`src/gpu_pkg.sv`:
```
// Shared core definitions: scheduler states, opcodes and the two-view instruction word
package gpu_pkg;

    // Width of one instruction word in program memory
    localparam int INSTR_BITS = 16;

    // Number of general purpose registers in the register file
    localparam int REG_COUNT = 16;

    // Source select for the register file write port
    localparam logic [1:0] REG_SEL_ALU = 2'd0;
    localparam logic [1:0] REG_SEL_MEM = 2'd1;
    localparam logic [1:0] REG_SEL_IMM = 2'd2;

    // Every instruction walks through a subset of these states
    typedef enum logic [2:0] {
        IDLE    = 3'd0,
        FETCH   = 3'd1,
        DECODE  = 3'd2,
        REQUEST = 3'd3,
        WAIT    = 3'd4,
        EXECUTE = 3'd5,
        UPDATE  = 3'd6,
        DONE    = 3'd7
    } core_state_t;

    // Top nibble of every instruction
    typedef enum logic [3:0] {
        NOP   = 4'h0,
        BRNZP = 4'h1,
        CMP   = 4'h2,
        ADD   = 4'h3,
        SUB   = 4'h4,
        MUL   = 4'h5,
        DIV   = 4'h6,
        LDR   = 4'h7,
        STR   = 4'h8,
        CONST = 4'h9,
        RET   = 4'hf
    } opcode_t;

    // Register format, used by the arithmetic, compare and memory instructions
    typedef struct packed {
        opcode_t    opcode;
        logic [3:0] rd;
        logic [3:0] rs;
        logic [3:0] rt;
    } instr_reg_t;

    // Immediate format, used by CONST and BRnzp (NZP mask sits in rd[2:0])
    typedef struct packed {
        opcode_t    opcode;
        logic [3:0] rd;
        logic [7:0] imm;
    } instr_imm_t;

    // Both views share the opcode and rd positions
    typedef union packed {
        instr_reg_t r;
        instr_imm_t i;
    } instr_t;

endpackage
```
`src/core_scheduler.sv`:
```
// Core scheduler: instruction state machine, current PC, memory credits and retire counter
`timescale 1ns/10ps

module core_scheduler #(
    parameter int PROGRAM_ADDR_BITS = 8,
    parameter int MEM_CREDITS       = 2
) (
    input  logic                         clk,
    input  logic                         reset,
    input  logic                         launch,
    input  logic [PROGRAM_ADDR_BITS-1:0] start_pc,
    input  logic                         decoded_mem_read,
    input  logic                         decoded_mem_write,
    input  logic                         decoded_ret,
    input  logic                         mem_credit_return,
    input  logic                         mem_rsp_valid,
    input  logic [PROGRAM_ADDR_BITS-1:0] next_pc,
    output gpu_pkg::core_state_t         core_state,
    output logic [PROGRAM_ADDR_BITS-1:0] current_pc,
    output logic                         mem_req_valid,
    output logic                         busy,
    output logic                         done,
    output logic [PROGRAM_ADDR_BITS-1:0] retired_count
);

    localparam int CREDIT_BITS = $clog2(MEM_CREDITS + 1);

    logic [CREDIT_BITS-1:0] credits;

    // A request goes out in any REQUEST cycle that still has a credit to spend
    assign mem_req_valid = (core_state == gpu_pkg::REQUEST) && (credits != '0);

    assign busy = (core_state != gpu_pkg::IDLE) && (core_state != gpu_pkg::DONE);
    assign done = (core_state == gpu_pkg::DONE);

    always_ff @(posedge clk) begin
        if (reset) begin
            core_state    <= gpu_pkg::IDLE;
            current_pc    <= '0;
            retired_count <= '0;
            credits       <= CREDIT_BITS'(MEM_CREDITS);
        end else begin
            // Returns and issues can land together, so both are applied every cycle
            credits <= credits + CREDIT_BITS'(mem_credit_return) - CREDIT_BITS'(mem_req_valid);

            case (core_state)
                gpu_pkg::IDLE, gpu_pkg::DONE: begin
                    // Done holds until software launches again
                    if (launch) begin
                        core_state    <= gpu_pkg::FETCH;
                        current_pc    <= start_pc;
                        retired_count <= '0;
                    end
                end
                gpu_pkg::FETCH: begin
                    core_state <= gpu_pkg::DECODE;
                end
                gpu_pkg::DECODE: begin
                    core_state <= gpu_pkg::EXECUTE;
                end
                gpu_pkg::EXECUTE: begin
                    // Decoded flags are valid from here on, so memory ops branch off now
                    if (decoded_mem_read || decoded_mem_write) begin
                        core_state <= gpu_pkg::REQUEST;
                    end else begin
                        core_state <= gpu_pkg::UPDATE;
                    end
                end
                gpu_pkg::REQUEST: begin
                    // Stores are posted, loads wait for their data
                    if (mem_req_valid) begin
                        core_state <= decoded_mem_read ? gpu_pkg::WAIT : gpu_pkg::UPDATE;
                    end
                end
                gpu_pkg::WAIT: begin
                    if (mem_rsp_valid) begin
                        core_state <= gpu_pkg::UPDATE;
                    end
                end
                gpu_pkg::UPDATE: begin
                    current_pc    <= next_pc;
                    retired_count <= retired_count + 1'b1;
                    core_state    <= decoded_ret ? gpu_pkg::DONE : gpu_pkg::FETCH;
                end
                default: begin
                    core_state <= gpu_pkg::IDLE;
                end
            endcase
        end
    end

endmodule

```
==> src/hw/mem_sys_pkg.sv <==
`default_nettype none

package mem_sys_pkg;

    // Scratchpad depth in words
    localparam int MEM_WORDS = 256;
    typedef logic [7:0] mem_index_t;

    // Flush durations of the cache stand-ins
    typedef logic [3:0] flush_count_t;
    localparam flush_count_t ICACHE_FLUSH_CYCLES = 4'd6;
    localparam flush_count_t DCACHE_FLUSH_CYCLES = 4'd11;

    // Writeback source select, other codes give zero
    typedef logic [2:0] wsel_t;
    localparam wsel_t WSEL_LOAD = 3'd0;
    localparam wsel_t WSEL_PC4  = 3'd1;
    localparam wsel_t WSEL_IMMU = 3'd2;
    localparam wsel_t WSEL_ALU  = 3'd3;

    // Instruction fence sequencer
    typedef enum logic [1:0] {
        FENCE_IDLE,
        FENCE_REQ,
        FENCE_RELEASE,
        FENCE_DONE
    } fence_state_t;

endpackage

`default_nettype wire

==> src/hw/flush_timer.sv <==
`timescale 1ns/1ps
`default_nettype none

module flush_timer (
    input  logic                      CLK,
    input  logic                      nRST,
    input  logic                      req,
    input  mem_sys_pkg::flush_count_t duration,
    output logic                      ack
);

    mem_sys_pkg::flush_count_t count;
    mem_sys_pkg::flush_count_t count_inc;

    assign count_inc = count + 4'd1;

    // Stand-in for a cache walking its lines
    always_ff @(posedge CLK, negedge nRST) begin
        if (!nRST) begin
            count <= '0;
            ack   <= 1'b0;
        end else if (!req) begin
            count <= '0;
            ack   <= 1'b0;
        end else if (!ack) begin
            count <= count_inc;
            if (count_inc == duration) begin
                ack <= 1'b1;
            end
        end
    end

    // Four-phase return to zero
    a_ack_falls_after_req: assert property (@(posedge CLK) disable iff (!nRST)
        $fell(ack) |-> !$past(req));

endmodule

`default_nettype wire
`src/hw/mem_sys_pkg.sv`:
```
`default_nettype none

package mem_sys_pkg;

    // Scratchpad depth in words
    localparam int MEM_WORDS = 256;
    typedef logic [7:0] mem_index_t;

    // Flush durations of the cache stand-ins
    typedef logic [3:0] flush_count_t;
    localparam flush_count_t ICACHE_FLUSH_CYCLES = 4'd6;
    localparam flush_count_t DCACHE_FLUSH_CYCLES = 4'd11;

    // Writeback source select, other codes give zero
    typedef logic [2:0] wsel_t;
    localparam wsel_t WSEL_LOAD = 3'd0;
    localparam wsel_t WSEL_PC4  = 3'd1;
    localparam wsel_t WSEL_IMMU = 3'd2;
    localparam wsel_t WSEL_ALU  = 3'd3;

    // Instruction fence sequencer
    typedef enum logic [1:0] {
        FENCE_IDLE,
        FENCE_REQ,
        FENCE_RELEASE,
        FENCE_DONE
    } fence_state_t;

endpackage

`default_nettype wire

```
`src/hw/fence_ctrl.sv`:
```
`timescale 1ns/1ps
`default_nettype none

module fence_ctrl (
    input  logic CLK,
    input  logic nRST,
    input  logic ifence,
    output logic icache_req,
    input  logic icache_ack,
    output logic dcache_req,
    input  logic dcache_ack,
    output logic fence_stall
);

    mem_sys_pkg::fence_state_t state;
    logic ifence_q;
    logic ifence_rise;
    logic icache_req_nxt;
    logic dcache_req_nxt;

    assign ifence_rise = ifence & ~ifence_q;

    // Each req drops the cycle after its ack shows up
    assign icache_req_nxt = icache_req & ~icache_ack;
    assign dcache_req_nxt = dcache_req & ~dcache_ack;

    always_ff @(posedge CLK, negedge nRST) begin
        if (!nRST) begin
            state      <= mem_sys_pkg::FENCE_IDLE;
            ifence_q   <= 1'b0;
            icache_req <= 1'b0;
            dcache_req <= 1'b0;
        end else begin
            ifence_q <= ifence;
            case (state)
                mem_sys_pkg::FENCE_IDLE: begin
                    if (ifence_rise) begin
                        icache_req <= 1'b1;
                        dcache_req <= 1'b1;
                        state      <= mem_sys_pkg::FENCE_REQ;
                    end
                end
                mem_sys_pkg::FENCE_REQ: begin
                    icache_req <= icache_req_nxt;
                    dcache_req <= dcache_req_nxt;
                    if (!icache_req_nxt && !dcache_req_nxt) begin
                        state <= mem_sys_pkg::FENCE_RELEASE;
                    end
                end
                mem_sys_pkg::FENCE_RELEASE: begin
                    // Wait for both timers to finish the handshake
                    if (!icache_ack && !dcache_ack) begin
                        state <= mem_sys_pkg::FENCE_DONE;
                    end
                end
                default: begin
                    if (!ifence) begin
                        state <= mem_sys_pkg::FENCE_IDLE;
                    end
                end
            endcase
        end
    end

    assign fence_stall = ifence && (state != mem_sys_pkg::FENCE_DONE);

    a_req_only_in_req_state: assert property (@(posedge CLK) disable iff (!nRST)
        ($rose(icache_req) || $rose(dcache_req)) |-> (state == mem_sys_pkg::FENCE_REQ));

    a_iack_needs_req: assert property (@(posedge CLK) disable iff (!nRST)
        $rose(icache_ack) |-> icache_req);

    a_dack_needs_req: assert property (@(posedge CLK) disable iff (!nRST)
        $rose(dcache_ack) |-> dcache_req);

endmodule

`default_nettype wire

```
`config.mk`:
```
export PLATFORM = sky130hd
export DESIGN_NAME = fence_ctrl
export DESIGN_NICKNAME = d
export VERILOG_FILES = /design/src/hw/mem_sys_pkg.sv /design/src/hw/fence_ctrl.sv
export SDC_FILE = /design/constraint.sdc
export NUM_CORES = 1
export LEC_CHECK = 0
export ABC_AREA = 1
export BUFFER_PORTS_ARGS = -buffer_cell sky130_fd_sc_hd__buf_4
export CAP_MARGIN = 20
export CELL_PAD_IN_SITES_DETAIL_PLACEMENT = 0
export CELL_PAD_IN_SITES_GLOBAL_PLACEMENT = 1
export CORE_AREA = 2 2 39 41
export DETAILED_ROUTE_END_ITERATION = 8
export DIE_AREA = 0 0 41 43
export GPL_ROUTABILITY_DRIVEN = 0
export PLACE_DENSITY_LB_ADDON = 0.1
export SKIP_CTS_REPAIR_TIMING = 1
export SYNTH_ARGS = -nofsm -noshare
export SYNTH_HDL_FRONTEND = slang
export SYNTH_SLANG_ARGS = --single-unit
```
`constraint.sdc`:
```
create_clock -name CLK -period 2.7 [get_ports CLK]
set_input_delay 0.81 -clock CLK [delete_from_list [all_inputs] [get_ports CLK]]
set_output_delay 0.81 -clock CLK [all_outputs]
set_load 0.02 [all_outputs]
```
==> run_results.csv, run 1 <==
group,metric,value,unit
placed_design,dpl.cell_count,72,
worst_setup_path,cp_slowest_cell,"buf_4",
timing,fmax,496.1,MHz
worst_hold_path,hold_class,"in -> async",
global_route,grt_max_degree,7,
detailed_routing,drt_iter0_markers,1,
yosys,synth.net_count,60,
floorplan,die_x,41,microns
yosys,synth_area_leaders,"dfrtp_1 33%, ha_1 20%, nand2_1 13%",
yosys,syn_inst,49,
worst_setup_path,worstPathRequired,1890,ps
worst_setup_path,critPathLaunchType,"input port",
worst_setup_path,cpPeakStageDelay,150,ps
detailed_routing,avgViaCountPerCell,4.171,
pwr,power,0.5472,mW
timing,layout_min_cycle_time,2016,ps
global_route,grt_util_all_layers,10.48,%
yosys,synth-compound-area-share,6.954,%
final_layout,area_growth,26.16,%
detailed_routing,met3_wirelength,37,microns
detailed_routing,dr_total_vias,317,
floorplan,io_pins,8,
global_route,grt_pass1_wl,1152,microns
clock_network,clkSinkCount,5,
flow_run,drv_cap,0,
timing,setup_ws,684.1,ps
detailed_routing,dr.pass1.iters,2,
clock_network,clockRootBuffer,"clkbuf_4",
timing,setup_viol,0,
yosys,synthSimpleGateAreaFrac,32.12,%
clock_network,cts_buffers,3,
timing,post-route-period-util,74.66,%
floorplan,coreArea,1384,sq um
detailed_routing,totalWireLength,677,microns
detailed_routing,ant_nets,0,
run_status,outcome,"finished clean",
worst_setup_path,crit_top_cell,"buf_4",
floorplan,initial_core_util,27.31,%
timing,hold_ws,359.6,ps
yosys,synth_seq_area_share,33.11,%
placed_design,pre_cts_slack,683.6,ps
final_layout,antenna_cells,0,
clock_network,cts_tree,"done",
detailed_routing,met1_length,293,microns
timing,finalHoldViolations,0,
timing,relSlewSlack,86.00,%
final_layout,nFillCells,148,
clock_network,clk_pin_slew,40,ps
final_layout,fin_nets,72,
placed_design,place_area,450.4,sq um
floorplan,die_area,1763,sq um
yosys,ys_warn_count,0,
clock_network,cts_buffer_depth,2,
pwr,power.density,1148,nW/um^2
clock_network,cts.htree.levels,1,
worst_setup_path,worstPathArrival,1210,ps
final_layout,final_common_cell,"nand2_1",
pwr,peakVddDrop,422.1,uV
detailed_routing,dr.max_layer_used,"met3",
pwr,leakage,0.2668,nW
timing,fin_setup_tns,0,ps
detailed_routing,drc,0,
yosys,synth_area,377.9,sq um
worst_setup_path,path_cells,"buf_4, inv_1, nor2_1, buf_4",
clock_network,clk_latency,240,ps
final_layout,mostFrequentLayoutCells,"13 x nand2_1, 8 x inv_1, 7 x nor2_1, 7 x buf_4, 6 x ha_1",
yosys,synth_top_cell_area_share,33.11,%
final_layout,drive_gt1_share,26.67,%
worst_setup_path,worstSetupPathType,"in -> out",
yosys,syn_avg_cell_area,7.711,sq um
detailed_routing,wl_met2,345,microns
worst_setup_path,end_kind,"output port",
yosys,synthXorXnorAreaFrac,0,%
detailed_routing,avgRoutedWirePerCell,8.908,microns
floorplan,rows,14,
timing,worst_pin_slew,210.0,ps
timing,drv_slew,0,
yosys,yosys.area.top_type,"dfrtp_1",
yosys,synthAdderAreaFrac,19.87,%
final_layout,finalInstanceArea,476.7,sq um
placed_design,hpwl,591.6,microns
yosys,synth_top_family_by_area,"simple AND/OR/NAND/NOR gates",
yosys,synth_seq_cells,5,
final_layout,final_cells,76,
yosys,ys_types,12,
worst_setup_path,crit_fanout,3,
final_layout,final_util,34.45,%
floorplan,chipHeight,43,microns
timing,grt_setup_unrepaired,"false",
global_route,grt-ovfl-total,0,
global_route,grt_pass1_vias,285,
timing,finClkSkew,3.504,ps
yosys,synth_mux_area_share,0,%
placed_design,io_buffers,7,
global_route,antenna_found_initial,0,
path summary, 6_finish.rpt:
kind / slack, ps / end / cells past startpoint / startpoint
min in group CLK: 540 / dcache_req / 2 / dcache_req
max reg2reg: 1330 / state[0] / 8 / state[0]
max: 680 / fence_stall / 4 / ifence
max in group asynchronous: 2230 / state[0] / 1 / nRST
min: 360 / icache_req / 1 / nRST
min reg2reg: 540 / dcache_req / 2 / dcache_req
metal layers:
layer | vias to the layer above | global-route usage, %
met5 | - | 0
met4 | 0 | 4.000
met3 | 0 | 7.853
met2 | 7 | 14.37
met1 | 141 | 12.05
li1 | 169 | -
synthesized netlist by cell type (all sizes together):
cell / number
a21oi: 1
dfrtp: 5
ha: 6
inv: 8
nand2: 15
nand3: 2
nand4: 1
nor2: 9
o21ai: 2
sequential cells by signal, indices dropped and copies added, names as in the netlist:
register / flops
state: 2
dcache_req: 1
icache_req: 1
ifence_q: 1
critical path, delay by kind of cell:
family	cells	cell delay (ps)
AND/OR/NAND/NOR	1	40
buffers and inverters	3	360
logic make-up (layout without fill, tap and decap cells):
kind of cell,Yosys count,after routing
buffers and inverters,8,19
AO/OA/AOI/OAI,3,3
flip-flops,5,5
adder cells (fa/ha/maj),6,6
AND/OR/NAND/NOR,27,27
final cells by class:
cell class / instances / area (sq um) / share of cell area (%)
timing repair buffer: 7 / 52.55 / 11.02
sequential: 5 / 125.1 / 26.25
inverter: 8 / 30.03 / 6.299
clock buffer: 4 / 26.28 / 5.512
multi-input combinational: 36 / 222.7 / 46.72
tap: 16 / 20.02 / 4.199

====================

Work task
Reproduce verbatim the lines above, from the line with "yosys,synth_mux_area_share,0,%" through the line with "cell class /".

Written answer
yosys,synth_mux_area_share,0,%
placed_design,io_buffers,7,
global_route,antenna_found_initial,0,
path summary, 6_finish.rpt:
kind / slack, ps / end / cells past startpoint / startpoint
min in group CLK: 540 / dcache_req / 2 / dcache_req
max reg2reg: 1330 / state[0] / 8 / state[0]
max: 680 / fence_stall / 4 / ifence
max in group asynchronous: 2230 / state[0] / 1 / nRST
min: 360 / icache_req / 1 / nRST
min reg2reg: 540 / dcache_req / 2 / dcache_req
metal layers:
layer | vias to the layer above | global-route usage, %
met5 | - | 0
met4 | 0 | 4.000
met3 | 0 | 7.853
met2 | 7 | 14.37
met1 | 141 | 12.05
li1 | 169 | -
synthesized netlist by cell type (all sizes together):
cell / number
a21oi: 1
dfrtp: 5
ha: 6
inv: 8
nand2: 15
nand3: 2
nand4: 1
nor2: 9
o21ai: 2
sequential cells by signal, indices dropped and copies added, names as in the netlist:
register / flops
state: 2
dcache_req: 1
icache_req: 1
ifence_q: 1
critical path, delay by kind of cell:
family	cells	cell delay (ps)
AND/OR/NAND/NOR	1	40
buffers and inverters	3	360
logic make-up (layout without fill, tap and decap cells):
kind of cell,Yosys count,after routing
buffers and inverters,8,19
AO/OA/AOI/OAI,3,3
flip-flops,5,5
adder cells (fa/ha/maj),6,6
AND/OR/NAND/NOR,27,27
final cells by class:
cell class / instances / area (sq um) / share of cell area (%)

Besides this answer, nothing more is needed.